= Bookmarking =

Mechanism of transmission of gene expression programs through cell division

Bookmarking (also "gene bookmarking" or "mitotic bookmarking") refers to a potential mechanism of transmission of gene expression programs through cell division.

During mitosis, gene transcription is silenced and most transcription factors are removed from chromatin. The term bookmarking compares transcription to reading from a book. The pause in transcription during mitosis is like closing the book. "Molecular bookmarks" are the factors that allow transcription to resume in an orderly fashion in newborn cells following mitosis (when the book is re-opened).
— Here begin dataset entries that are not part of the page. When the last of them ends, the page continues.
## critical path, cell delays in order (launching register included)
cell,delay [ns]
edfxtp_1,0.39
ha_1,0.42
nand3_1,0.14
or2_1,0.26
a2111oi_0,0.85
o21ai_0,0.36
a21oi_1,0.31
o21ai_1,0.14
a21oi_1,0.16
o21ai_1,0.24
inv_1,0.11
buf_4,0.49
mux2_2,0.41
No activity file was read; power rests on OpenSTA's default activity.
### config.mk
export PLATFORM = sky130hd
export DESIGN_NAME = serial_command_line_dispatcher_unit
export DESIGN_NICKNAME = d
export VERILOG_FILES = /design/src/rtl/scld_pkg.sv /design/src/rtl/scld_line_store.sv /design/src/rtl/serial_command_line_dispatcher_unit.sv
export VERILOG_INCLUDE_DIRS = /design/src /design/src/rtl
export SDC_FILE = /design/constraint.sdc
export NUM_CORES = 1
export LEC_CHECK = 0
export ABC_AREA = 1
export BUFFER_PORTS_ARGS = -buffer_cell sky130_fd_sc_hd__buf_2
export CAP_MARGIN = 20
export CORE_ASPECT_RATIO = 1.2
export CORE_UTILIZATION = 50
export DETAILED_ROUTE_END_ITERATION = 16
export HOLD_SLACK_MARGIN = 0.15
export PLACE_DENSITY = 0.68
export RECOVER_POWER = 100
export SYNTH_ARGS = -nofsm -noshare
export SYNTH_HDL_FRONTEND = slang
export SYNTH_HIERARCHICAL = 1
export SYNTH_SLANG_ARGS = --single-unit
### constraint.sdc
create_clock -name clk_i -period 5.34 [get_ports clk_i]
set_input_delay 1.068 -clock clk_i [delete_from_list [all_inputs] [get_ports clk_i]]
set_output_delay 1.068 -clock clk_i [all_outputs]
set_load 0.01 [all_outputs]
[src/hw/rtl/dpdp_ram.sv]
// Generic single port RAM with registered read.
`default_nettype none
module dpdp_ram #(
   parameter int Width = 32,
   parameter int Depth = 16
) (
   input  wire                     clock,
   input  wire                     we,
   input  wire [$clog2(Depth)-1:0] addr,
   input  wire [Width-1:0]         wdata,
   output logic [Width-1:0]        rdata
);
   logic [Width-1:0] mem [Depth];

   always_ff @(posedge clock) begin
      if (we) mem[addr] <= wdata;
      rdata <= mem[addr];
   end
endmodule
`default_nettype wire

[config.mk]
export PLATFORM = sky130hd
export DESIGN_NAME = dpdp_ram
export DESIGN_NICKNAME = d
export VERILOG_FILES = /design/src/hw/rtl/dpdp_ram.sv
export SDC_FILE = /design/constraint.sdc
export NUM_CORES = 1
export LEC_CHECK = 0
export BUFFER_PORTS_ARGS = -buffer_cell sky130_fd_sc_hd__buf_2
export CORE_UTILIZATION = 55
export DETAILED_ROUTE_END_ITERATION = 6
export GPL_TIMING_DRIVEN = 0
export PLACE_DENSITY = 0.83
export SLEW_MARGIN = 10
export SYNTH_ARGS = -nofsm -noshare
export SYNTH_HDL_FRONTEND = slang
export SYNTH_SLANG_ARGS = --single-unit
[constraint.sdc]
create_clock -name clock -period 3.6 [get_ports clock]
set_input_delay 0.54 -clock clock [delete_from_list [all_inputs] [get_ports clock]]
set_output_delay 0.54 -clock clock [all_outputs]
set_load 0.05 [all_outputs]
## config.mk

```make
export PLATFORM = sky130hd
export DESIGN_NAME = dpdp_unit
export DESIGN_NICKNAME = d
export VERILOG_FILES = /design/src/hw/rtl/dpdp_pkg.sv /design/src/hw/rtl/dpdp_unit.sv
export SDC_FILE = /design/constraint.sdc
export NUM_CORES = 1
export LEC_CHECK = 0
export BUFFER_PORTS_ARGS = -buffer_cell sky130_fd_sc_hd__buf_2
export CORE_ASPECT_RATIO = 0.75
export CORE_MARGIN = 5
export CORE_UTILIZATION = 45
export CTS_CLUSTER_SIZE = 12
export DETAILED_ROUTE_END_ITERATION = 8
export SLEW_MARGIN = 20
export SYNTH_ARGS = -nofsm -noshare
export SYNTH_HDL_FRONTEND = slang
export SYNTH_SLANG_ARGS = --single-unit
export TNS_END_PERCENT = 100
```

## constraint.sdc

```tcl
create_clock -name clock -period 5 [get_ports clock]
set_input_delay 0.5 -clock clock [delete_from_list [all_inputs] [get_ports clock]]
set_output_delay 0.5 -clock clock [all_outputs]
set_load 0.02 [all_outputs]
```

## src/hw/rtl/dpdp_pkg.sv

```systemverilog
// Shared constants and helpers for the pairwise distance projection block.
`default_nettype none
package dpdp_pkg;
   localparam int MaxPoints = 16;
   localparam int MaxPairs  = MaxPoints * (MaxPoints - 1) / 2;
   localparam int PtIdxW    = $clog2(MaxPoints);
   localparam int CntW      = $clog2(MaxPoints + 1);
   localparam int PairIdxW  = $clog2(MaxPairs);

   localparam logic [1:0] CSR_RADIUS    = 2'd0;
   localparam logic [1:0] CSR_MAX_ITER  = 2'd1;
   localparam logic [1:0] CSR_TOLERANCE = 2'd2;

   // Unit operation codes.
   localparam logic [1:0] OP_SQRT = 2'd0;
   localparam logic [1:0] OP_DIV  = 2'd1;

   typedef struct packed {
      logic        go;
      logic [1:0]  op;
      logic [63:0] a;
      logic [31:0] b;
   } unit_req_type;

   // Saturate a 34-bit signed sum to 32 bits.
   function automatic logic signed [31:0] sat32(input logic signed [33:0] v);
      logic signed [31:0] r;
      if (v > 34'sh0_7FFF_FFFF) r = 32'sh7FFF_FFFF;
      else if (v < -34'sh0_8000_0000) r = -32'sh8000_0000;
      else r = v[31:0];
      return r;
   endfunction

   function automatic logic [31:0] mag32(input logic signed [31:0] v);
      logic [32:0] t;
      t = v[31] ? (33'd0 - {v[31], v}) : {1'b0, v};
      return t[31:0];
   endfunction
endpackage
`default_nettype wire

```

## src/hw/rtl/dpdp_unit.sv

```systemverilog
// Shared iterative unit: 64-bit integer square root or 64/32 division, one bit per cycle.
`default_nettype none
module dpdp_unit
   import dpdp_pkg::*;
(
   input  wire          clock,
   input  wire          reset,
   input  unit_req_type req,
   output logic         done,
   output logic [63:0]  result
);
   logic        busy_ff, busy_in;
   logic [1:0]  op_ff, op_in;
   logic [5:0]  cnt_ff, cnt_in;
   logic [63:0] rem_ff, rem_in;   // sqrt: remaining value; div: dividend shifting
   logic [65:0] acc_ff, acc_in;   // sqrt: partial remainder; div: partial remainder
   logic [31:0] dvs_ff, dvs_in;
   logic [63:0] quo_ff, quo_in;
   logic [65:0] trial;
   logic [65:0] sh_acc;

   always_comb begin
      busy_in = busy_ff;
      op_in   = op_ff;
      cnt_in  = cnt_ff;
      rem_in  = rem_ff;
      acc_in  = acc_ff;
      dvs_in  = dvs_ff;
      quo_in  = quo_ff;
      done    = 1'b0;
      trial   = '0;
      sh_acc  = '0;
      if (busy_ff) begin
         if (op_ff == OP_SQRT) begin
            // Digit-by-digit root: two bits of input per step, 32 steps.
            sh_acc = {acc_ff[63:0], rem_ff[63:62]};
            trial  = {quo_ff[63:0], 2'b01};
            if (sh_acc >= trial) begin
               acc_in = sh_acc - trial;
               quo_in = {quo_ff[62:0], 1'b1};
            end else begin
               acc_in = sh_acc;
               quo_in = {quo_ff[62:0], 1'b0};
            end
            rem_in = {rem_ff[61:0], 2'b00};
            cnt_in = cnt_ff - 6'd2;
            if (cnt_ff == 6'd1) begin
               busy_in = 1'b0;
               done    = 1'b1;
            end
         end else begin
            // Restoring division, one quotient bit per step.
            sh_acc = {acc_ff[64:0], rem_ff[63]};
            if (sh_acc >= {34'd0, dvs_ff}) begin
               acc_in = sh_acc - {34'd0, dvs_ff};
               quo_in = {quo_ff[62:0], 1'b1};
            end else begin
               acc_in = sh_acc;
               quo_in = {quo_ff[62:0], 1'b0};
            end
            rem_in = {rem_ff[62:0], 1'b0};
            cnt_in = cnt_ff - 6'd1;
            if (cnt_ff == 6'd0) begin
               busy_in = 1'b0;
               done    = 1'b1;
            end
         end
      end
      result = quo_in;
      // A new operation may be loaded in the cycle the previous one finishes.
      if (req.go) begin
         busy_in = 1'b1;
         op_in   = req.op;
         cnt_in  = 6'd63;
         rem_in  = req.a;
         acc_in  = '0;
         dvs_in  = req.b;
         quo_in  = '0;
      end
   end

   always_ff @(posedge clock) begin
      if (reset) begin
         busy_ff <= 1'b0;
      end else begin
         busy_ff <= busy_in;
      end
      op_ff  <= op_in;
      cnt_ff <= cnt_in;
      rem_ff <= rem_in;
      acc_ff <= acc_in;
      dvs_ff <= dvs_in;
      quo_ff <= quo_in;
   end

`ifndef SYNTHESIS
   a_no_start_busy: assert property (@(posedge clock) disable iff (reset)
      req.go |-> (!busy_ff || done)) else $error("unit started while busy");
   a_done_ends: assert property (@(posedge clock) disable iff (reset)
      (done && !req.go) |=> !busy_ff) else $error("unit busy after done");
   a_div_nonzero: assert property (@(posedge clock) disable iff (reset)
      (req.go && req.op == OP_DIV) |-> req.b != 32'd0) else $error("divide by zero");
`endif
endmodule
`default_nettype wire

```

==> impl_metrics.yaml <==
setup_path:
  critPathCaptureType: "output port"
  start_kind: "flop"
  crit_type: "flop to output port"
  required_ns: 4.50
  worstPathMaxFanout: 16
  worstReg2RegEnd: "acc_ff[5]$_SDFFE_PP0P_"
  critPathArrivalTime_ns: 4.28
  r2r_slack_ns: 0.78
  r2r_start: "rem_ff[63]$_DFFE_PP_"
  reg2reg_depth: 15
logic_synthesis:
  ys_top_cells_by_area: "edfxtp_1 17%, dfxtp_1 15%, ha_1 7.2%, nand2_1 6.6%, o21ai_0 5.6%"
  ys_seq_area_share_pct: 31.98
  syn_nets: 2412
  synth-edff-count: 98
  syn-cell-area_um2: 17720
  synth_top_area_share_pct: 16.61
  ys_seq_elements: 234
  synth_ff_type: "dfxtp_1"
  synth.avg_cell_area_um2: 8.025
  synth-async-reset-ratio_pct: 0
  yosysUniqueCellTypes: 91
  synth_largest_area_cell: "edfxtp_1"
  yosysWarningCount: 0
  synthTopCellsByCount: "312 x nand2_1, 200 x o21ai_0, 140 x a21oi_1"
  synth_most_common_cell: "nand2_1"
  netlist_instances: 2208
sta:
  clock.fmax_ghz: 0.2093
  relSlewSlack_pct: 33.67
  maxSlewViolCount: 0
  rsz0062_at_grt: "false"
  fin_crit_sh_pct: 95.55
  tns_ns: 0
  fin_skew_ns: 0.02084
  final-setup-viol-count: 0
  whs_ns: 0.05087
  hold_viol: 0
  final.min_clock_period_ns: 4.778
  worst_pin_slew_ns: 0.9949
min_path:
  worstHoldStart: "reset"
  holdCritPathClass: "input pin to flop"
  worstHoldPathCells: 2
  min_to: "busy_ff$_SDFF_PP0_"
floorplanning:
  die_area_um2: 43480
  rows: 63
  die_h_um: 181.8
  die_w_um: 239.1
  pin_count: 166
  start_util_pct: 45.23
  fp.coreArea_um2: 39180
clocking:
  clock_path_buffers: 3
  htreeDepth: 1
  cts_resized: 0
  clkSinkCount: 234
  root_buffer: "clkbuf_16"
  clk_pin_slew_ns: 0.07
  cts_tree: "built"
  clk_latency_ns: 0.58
  cts_buffers: 27
cells_and_area:
  fillers: 3869
  syn2layout_area_growth_pct: 11.30
  final_util_pct: 50.34
  multi_input_area_um2: 11000
  layout.nets: 2494
  seqCellArea_um2: 5669
  fin_cells: 2832
  fin_area_um2: 19720
  drive_above_1_share_pct: 12.03
route:
  wl_um: 58830
  drt_pass1_iterations: 6
  num_vias: 16910
  ant_nets: 0
  drc: 0
  wl_per_cell_um: 20.77
  drt_iter0_drc: 1593
  via_per_inst: 5.970
place:
  port-buffer-count: 165
  dp_cells: 2780
  place_area_um2: 18850
  dp_hpwl_um: 44790
  gp_congestion: 0.9644
global_routing:
  grt_pass1_vias: 15590
  grt_use_total_pct: 25.74
  grt_max_degree: 101
  antenna_found_initial: 7
  grt_pass1_wl_um: 89820
  overflow: 0
flow_run:
  drv_cap: 0
power:
  leakage_uw: 0.008264
  power_density_nw_per_um2: 479.6
  peakVddDrop_mv: 0.3092
status:
  status: "complete, no violations"
critical path, cell delays in order (launching register included):
cell and delay, ns:
edfxtp_1 0.43, inv_1 0.13, ha_1 0.16, inv_1 0.05, fa_1 0.40, a21o_1 0.21
a311o_1 0.37, a31oi_1 0.29, nand4b_2 0.25, a41oi_4 0.47, and2_4 0.35, nand2_1 0.08
o211ai_1 0.11, o21ai_1 0.16, buf_2 0.24
cell type report:
| type | instances | share of cell area [%] |
|---|---|---|
| clock inverter | 11 | 0.4822 |
| clock buffer | 39 | 3.858 |
| timing repair buffer | 190 | 5.279 |
| tap | 520 | 3.299 |
| antenna | 1 | 0.01269 |
| sequential | 234 | 28.75 |
| multi-input combinational | 1704 | 55.79 |
| inverter | 133 | 2.532 |
registers in the layout, indices dropped and copies added, names as in the netlist:
name and cells:
quo_ff 64, rem_ff 64, op_ff 2, cnt_ff 6
busy_ff 1, dvs_ff 32, acc_ff 65
worst max-delay path by stage:
stage	from	to	slack [ns]	cells past startpoint
2_1_floorplan	rem_ff[63]$_DFFE_PP_	result[0]	1.34	15
3_3_place_gp	rem_ff[63]$_DFFE_PP_	acc_ff[61]$_SDFFE_PP0P_	0.86	15
3_5_place_dp	rem_ff[63]$_DFFE_PP_	acc_ff[5]$_SDFFE_PP0P_	0.82	15
4_1_cts	rem_ff[63]$_DFFE_PP_	result[0]	0.21	14
5_1_grt	rem_ff[63]$_DFFE_PP_	result[0]	0.02	14
6_report	rem_ff[63]$_DFFE_PP_	result[0]	0.22	14
where the power goes:
group          switching (uW)  internal (uW)
Combinational            3160           1870
Sequential                284           2190
Clock                     842           1110
cell families (layout without fill, tap and decap cells):
logic type | after synthesis | count (layout) | share of synthesized area [%]
compound gates | 682 | 682 | 24.91
xor+xnor | 110 | 110 | 5.438
fa+ha+maj | 103 | 103 | 7.316
buf+inv | 271 | 373 | 6.115
flops | 234 | 234 | 31.98
mux | 74 | 74 | 4.216
other cells | 0 | 1 | 0
simple gates | 734 | 735 | 20.03
timing repair:
item                                    in CTS  in global routing
setup buffers                                0                  0
endpoints found under the setup margin       0                  1
hold buffers                                 0                  0
per-layer routing:
metal  track usage, %  wire length (um)
met5                0                62
met4            6.000              1520
met3            7.121              6274
met2            33.73             21910
met1            41.00             29070
metrics by stage:
step                setup WS [ns]  power, uW
global placement           0.8622       7352
detailed placement         0.8175       7340
finish                     0.2223       9457
CTS                        0.2119       9342
floorplan                   1.338       5906
global route              0.02392      10000
placed cells by master (no fill, tap or decap), types with 28 or more instances in the layout:
master / n
nor3_1: 44
o211ai_1: 49
o21ai_0: 200
nand4_1: 49
nand2_1: 312
xor2_1: 53
edfxtp_1: 98
buf_2: 164
mux2i_1: 69
and2_1: 75
inv_1: 131
a21oi_1: 140
ha_1: 102
a21o_1: 49
dfxtp_1: 135
nor2_1: 96
nand3_1: 46
a211oi_1: 28
xnor2_1: 57
(Power assumes the default switching activity.)
## config.mk

```make
export PLATFORM = sky130hd
export DESIGN_NAME = scc_div_cell
export DESIGN_NICKNAME = d
export VERILOG_FILES = /design/src/hw/rtl/scc_pkg.sv /design/src/hw/rtl/scc_div_cell.sv
export SDC_FILE = /design/constraint.sdc
export NUM_CORES = 1
export LEC_CHECK = 0
export ABC_AREA = 1
export ABC_CLOCK_PERIOD_IN_PS = 1840
export BUFFER_PORTS_ARGS = -buffer_cell sky130_fd_sc_hd__buf_2
export CORE_ASPECT_RATIO = 0.8
export CORE_MARGIN = 4
export CORE_UTILIZATION = 40
export CTS_CLUSTER_DIAMETER = 30
export DETAILED_ROUTE_END_ITERATION = 10
export PLACE_DENSITY_LB_ADDON = 0.12
export SETUP_SLACK_MARGIN = 0.3
export SYNTH_ARGS = -nofsm -noshare
export SYNTH_HDL_FRONTEND = slang
export SYNTH_SLANG_ARGS = --single-unit
```

## constraint.sdc

```tcl
create_clock -name i_clk -period 1.84 [get_ports i_clk]
set_input_delay 0.184 -clock i_clk [delete_from_list [all_inputs] [get_ports i_clk]]
set_output_delay 0.184 -clock i_clk [all_outputs]
set_load 0.01 [all_outputs]
```

## src/hw/rtl/scc_pkg.sv

```systemverilog
`default_nettype none
package scc_pkg;

    // Number of colour channels carried through the datapath (red, green, blue).
    localparam int unsigned N_CH     = 3;
    // Bits of quotient produced by the normaliser, one division cell per bit.
    localparam int unsigned DIV_BITS = 8;
    // Number of fixed reference colours, one distance cell per colour.
    localparam int unsigned N_REF    = 14;
    // Root bits of sqrt(d2 * 2^20); d2 is below 2^18, so the root has 19 bits.
    localparam int unsigned SQ_BITS  = 19;
    localparam int unsigned SQ_W     = 2 * SQ_BITS;
    localparam int unsigned CONF_ONE   = 1024;
    localparam int unsigned CONF_SCALE = 2374;

    typedef struct packed {
        logic [N_CH-1:0][23:0] rem;
        logic [N_CH-1:0][7:0]  quo;
        logic [N_CH-1:0]       sat;
        logic                  zero_clr;
        logic [15:0]           den;
        logic                  shadow;
    } t_pix;

    typedef struct packed {
        logic [N_CH-1:0][7:0] gam;
        logic                 shadow;
        logic [17:0]          best_d2;
        logic [3:0]           best;
    } t_cls;

    typedef struct packed {
        logic [N_CH-1:0][7:0] gam;
        logic                 shadow;
        logic [3:0]           best;
        logic [SQ_W-1:0]      rad;
        logic [SQ_W-1:0]      root;
    } t_rt;

    localparam logic [7:0] GAMMA_ROM [256] = '{
        8'd0,8'd0,8'd0,8'd0,8'd0,8'd0,8'd0,8'd0,8'd0,8'd0,8'd0,8'd0,8'd0,8'd0,8'd0,8'd1,
        8'd1,8'd1,8'd1,8'd1,8'd1,8'd1,8'd1,8'd1,8'd1,8'd2,8'd2,8'd2,8'd2,8'd2,8'd2,8'd2,
        8'd3,8'd3,8'd3,8'd3,8'd3,8'd4,8'd4,8'd4,8'd4,8'd5,8'd5,8'd5,8'd5,8'd6,8'd6,8'd6,
        8'd6,8'd7,8'd7,8'd7,8'd8,8'd8,8'd8,8'd9,8'd9,8'd9,8'd10,8'd10,8'd11,8'd11,8'd11,8'd12,
        8'd12,8'd13,8'd13,8'd13,8'd14,8'd14,8'd15,8'd15,8'd16,8'd16,8'd17,8'd17,8'd18,8'd18,
        8'd19,8'd19,
        8'd20,8'd20,8'd21,8'd22,8'd22,8'd23,8'd23,8'd24,8'd25,8'd25,8'd26,8'd26,8'd27,8'd28,
        8'd28,8'd29,
        8'd30,8'd30,8'd31,8'd32,8'd33,8'd33,8'd34,8'd35,8'd35,8'd36,8'd37,8'd38,8'd39,8'd39,
        8'd40,8'd41,
        8'd42,8'd43,8'd43,8'd44,8'd45,8'd46,8'd47,8'd48,8'd49,8'd49,8'd50,8'd51,8'd52,8'd53,
        8'd54,8'd55,
        8'd56,8'd57,8'd58,8'd59,8'd60,8'd61,8'd62,8'd63,8'd64,8'd65,8'd66,8'd67,8'd68,8'd69,
        8'd70,8'd71,
        8'd73,8'd74,8'd75,8'd76,8'd77,8'd78,8'd79,8'd81,8'd82,8'd83,8'd84,8'd85,8'd87,8'd88,
        8'd89,8'd90,
        8'd91,8'd93,8'd94,8'd95,8'd97,8'd98,8'd99,8'd100,8'd102,8'd103,8'd105,8'd106,8'd107,
        8'd109,8'd110,8'd111,
        8'd113,8'd114,8'd116,8'd117,8'd119,8'd120,8'd121,8'd123,8'd124,8'd126,8'd127,8'd129,
        8'd130,8'd132,8'd133,8'd135,
        8'd137,8'd138,8'd140,8'd141,8'd143,8'd145,8'd146,8'd148,8'd149,8'd151,8'd153,8'd154,
        8'd156,8'd158,8'd159,8'd161,
        8'd163,8'd165,8'd166,8'd168,8'd170,8'd172,8'd173,8'd175,8'd177,8'd179,8'd181,8'd182,
        8'd184,8'd186,8'd188,8'd190,
        8'd192,8'd194,8'd196,8'd197,8'd199,8'd201,8'd203,8'd205,8'd207,8'd209,8'd211,8'd213,
        8'd215,8'd217,8'd219,8'd221,
        8'd223,8'd225,8'd227,8'd229,8'd231,8'd234,8'd236,8'd238,8'd240,8'd242,8'd244,8'd246,
        8'd248,8'd251,8'd253,8'd255
    };

    localparam logic [7:0] REF_RGB [N_REF][N_CH] = '{
        '{8'd0,   8'd0,   8'd0},   '{8'd255, 8'd255, 8'd255},
        '{8'd255, 8'd0,   8'd0},   '{8'd0,   8'd255, 8'd0},
        '{8'd0,   8'd0,   8'd255}, '{8'd0,   8'd255, 8'd255},
        '{8'd255, 8'd0,   8'd255}, '{8'd255, 8'd255, 8'd0},
        '{8'd255, 8'd165, 8'd0},   '{8'd127, 8'd255, 8'd0},
        '{8'd0,   8'd255, 8'd127}, '{8'd0,   8'd127, 8'd255},
        '{8'd127, 8'd0,   8'd255}, '{8'd255, 8'd0,   8'd127}
    };

endpackage
`default_nettype wire

```

## src/hw/rtl/scc_div_cell.sv

```systemverilog
`default_nettype none
// One quotient bit of the restoring divider, for all three channels in parallel.
module scc_div_cell #(
    parameter int unsigned BIT = 7
) (
    input  wire logic         i_clk,
    input  wire logic         i_en,
    input  wire scc_pkg::t_pix i_d,
    output scc_pkg::t_pix      o_q
);
    scc_pkg::t_pix n_q;
    scc_pkg::t_pix r_q;
    logic [23:0]   sub;

    always_comb begin
        n_q = i_d;
        sub = {8'd0, i_d.den} << BIT;
        for (int c = 0; c < scc_pkg::N_CH; c++) begin
            if (i_d.rem[c] >= sub) begin
                n_q.rem[c]      = i_d.rem[c] - sub;
                n_q.quo[c][BIT] = 1'b1;
            end
        end
    end

    always_ff @(posedge i_clk) begin
        if (i_en) begin
            r_q <= n_q;
        end
    end

    assign o_q = r_q;
endmodule
`default_nettype wire

```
Bookmarks fulfill the following criteria:

- at some point prior to the onset of mitosis, the promoters of genes that exist in a transcription-competent state become "marked" in some way,
- this "mark" persists both during and after mitosis, and
- the marking transmits gene expression memory by preventing the mitotic compaction of DNA at this locus, or by facilitating reassembly of transcription complexes on the promoter, or both.

==Bookmarking as selective maintenance of an open chromatin state==
The term bookmarking was originally coined to describe the non-compaction of some gene promoters during mitosis. More recently genome accessibility during interphase and mitosis has been directly compared on a genome-wide scale. While gene promoters tend to be better preserved than distal regulatory elements, substantial variation exists at individual sites.

==Bookmarking by DNA methylation, histone post-translation modification, and histone variants==
Some patterns of histone modification and the presence of some histone variants on DNA remain unchanged during mitosis and have the potential to act as bookmarks. Patterns of DNA methylation are generally unchanged and also have the potential to function as bookmarks.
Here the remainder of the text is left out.